Compilation and decompilation of Java code

Compilation and decompilation of Java code

Programming language

Before introducing compilation and decompilation, let's briefly introduce the programming language (Programming Language). Programming language (Programming Language) is divided into low-level language (Low-level Language) and high-level language (High-level Language).

Machine language (Machine Language) and assembly language (Assembly Language) are low-level languages, and programs are written directly with computer instructions.

And C, C++, Java, Python, etc. belong to high-level languages. Programs are written with statements, which are abstract representations of computer instructions.

For example, the same statement is expressed in C language, assembly language and machine language as follows:

Computers can only perform operations on numbers. Symbols, sounds, and images must be represented by numbers inside the computer. Instructions are no exception. The machine language in the above table is entirely composed of hexadecimal numbers. The earliest programmers used machine language to program directly, but it was very troublesome. It was necessary to check a large number of tables to determine what each number means. The program written was very unintuitive and error-prone. So with assembly language, the machine A group of numbers in the language are represented by mnemonics. Write the assembler directly with these mnemonics, and then let the assembler (Assembler) look up the table and replace the mnemonics with numbers. Language is translated into machine language.

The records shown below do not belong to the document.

==> src/rtl/length_prefixed_packet_deframer.sv <==
// top level: byte stream to length-prefixed packet deframer
`timescale 1ns / 1ps

// usage
//   in_*  : one received stream byte per transaction (in_tdata[7:0])
//   out_* : one transaction per payload byte, tagged with the packet type and
//           the payload size from the header; out_tlast marks the final byte
//           of a packet, out_tuser marks a zero-length packet (one transaction
//           with byte zero and tlast set)
//   each packet opens with a four-byte header: size low, size high, type low,
//   type high; header bytes produce no output transaction, but for the zero-length marker on type high
// output: a payload byte appears on out_* in the cycle after its input
//   transaction; the header state and the output register update together
// throughput: one byte per cycle while out_tready stays high, set by the single output register
//   which is refilled in the same cycle it is drained
// reset: rst_n low clears the header position and the counters, drops
//   out_tvalid; the block then waits for header byte zero
// stall: while out_tvalid is high and out_tready low, in_tready is low and the
//   held output transaction stays unchanged; nothing is dropped
module length_prefixed_packet_deframer (
  input  logic                             clk,
  input  logic                             rst_n,
  // input stream
  input  logic                             in_tvalid,
  output logic                             in_tready,
  input  logic [lppd_pkg::BYTE_W-1:0]      in_tdata,   // [7:0] data_byte
  // result stream
  output logic                             out_tvalid,
  input  logic                             out_tready,
  // [7:0] payload_byte, [23:8] packet_type, [39:24] payload_length
  output logic [lppd_pkg::OUT_TDATA_W-1:0] out_tdata,
  output logic                             out_tlast,  // is_last
  output logic                             out_tuser   // [0] is_empty
);

  import lppd_pkg::*;

  // header and count state
  pos_t  pos_r,  pos_nxt;
  word_t len_r,  len_nxt;
  word_t type_r, type_nxt;
  word_t rem_r,  rem_nxt;

  // output register
  logic  out_valid_r;
  byte_t out_byte_r,  res_byte;
  word_t out_type_r,  res_type;
  word_t out_len_r,   res_len;
  logic  out_last_r,  res_last;
  logic  out_empty_r, res_empty;
  logic  res_valid;

  logic  in_xfer;

  // the output register can take a new result when empty or being drained
  assign in_tready = !out_valid_r || out_tready;
  assign in_xfer   = in_tvalid && in_tready;

  // per-byte decode: header collection and payload counting
  always_comb begin
    pos_nxt   = pos_r;
    len_nxt   = len_r;
    type_nxt  = type_r;
    rem_nxt   = rem_r;
    res_valid = 1'b0;
    res_byte  = in_tdata;
    res_type  = type_r;
    res_len   = len_r;
    res_last  = 1'b0;
    res_empty = 1'b0;
    case (pos_r)
      POS_PAYLOAD: begin
        if (rem_r != '0) begin
          // payload byte, cut-through
          rem_nxt   = rem_r - word_t'(1);
          res_valid = 1'b1;
          res_last  = (rem_r == word_t'(1));
          if (res_last) begin
            pos_nxt = POS_LEN_LO;
          end
        end else begin
          len_nxt = {8'h00, in_tdata};
          pos_nxt = POS_LEN_HI;
        end
      end
      POS_LEN_HI: begin
        len_nxt = {in_tdata, len_r[7:0]};
        pos_nxt = POS_TYPE_LO;
      end
      POS_TYPE_LO: begin
        type_nxt = {8'h00, in_tdata};
        pos_nxt  = POS_TYPE_HI;
      end
      POS_TYPE_HI: begin
        type_nxt = {in_tdata, type_r[7:0]};
        if (len_r == '0) begin
          // zero-length packet: one empty marker
          pos_nxt   = POS_LEN_LO;
          res_valid = 1'b1;
          res_byte  = '0;
          res_type  = {in_tdata, type_r[7:0]};
          res_last  = 1'b1;
          res_empty = 1'b1;
        end else begin
          rem_nxt = len_r;
          pos_nxt = POS_PAYLOAD;
        end
      end
      default: begin
        // header byte zero, also any unused position code
        len_nxt = {8'h00, in_tdata};
        pos_nxt = POS_LEN_HI;
      end
    endcase
  end

  always_ff @(posedge clk) begin
    if (!rst_n) begin
      pos_r       <= POS_LEN_LO;
      len_r       <= '0;
      type_r      <= '0;
      rem_r       <= '0;
      out_valid_r <= 1'b0;
    end else begin
      if (in_xfer) begin
        pos_r       <= pos_nxt;
        len_r       <= len_nxt;
        type_r      <= type_nxt;
        rem_r       <= rem_nxt;
        out_valid_r <= res_valid;
      end else if (out_tready) begin
        out_valid_r <= 1'b0;
      end
    end
  end

  // payload of the output register, no reset needed
  always_ff @(posedge clk) begin
    if (in_xfer && res_valid) begin
      out_byte_r  <= res_byte;
      out_type_r  <= res_type;
      out_len_r   <= res_len;
      out_last_r  <= res_last;
      out_empty_r <= res_empty;
    end
  end

  assign out_tvalid = out_valid_r;
  assign out_tdata  = {out_len_r, out_type_r, out_byte_r};
  assign out_tlast  = out_last_r;
  assign out_tuser  = out_empty_r;

endmodule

However, assembly language is also more complicated to use. Later, high-level languages such as Java, C, and C++ were derived.

What is compiling

There are two languages mentioned above, one low-level language and one high-level language. It can be simply understood as follows: low-level languages are languages recognized by computers, and high-level languages are languages recognized by programmers.

So how to convert from a high-level language to a low-level language? This process is actually compilation.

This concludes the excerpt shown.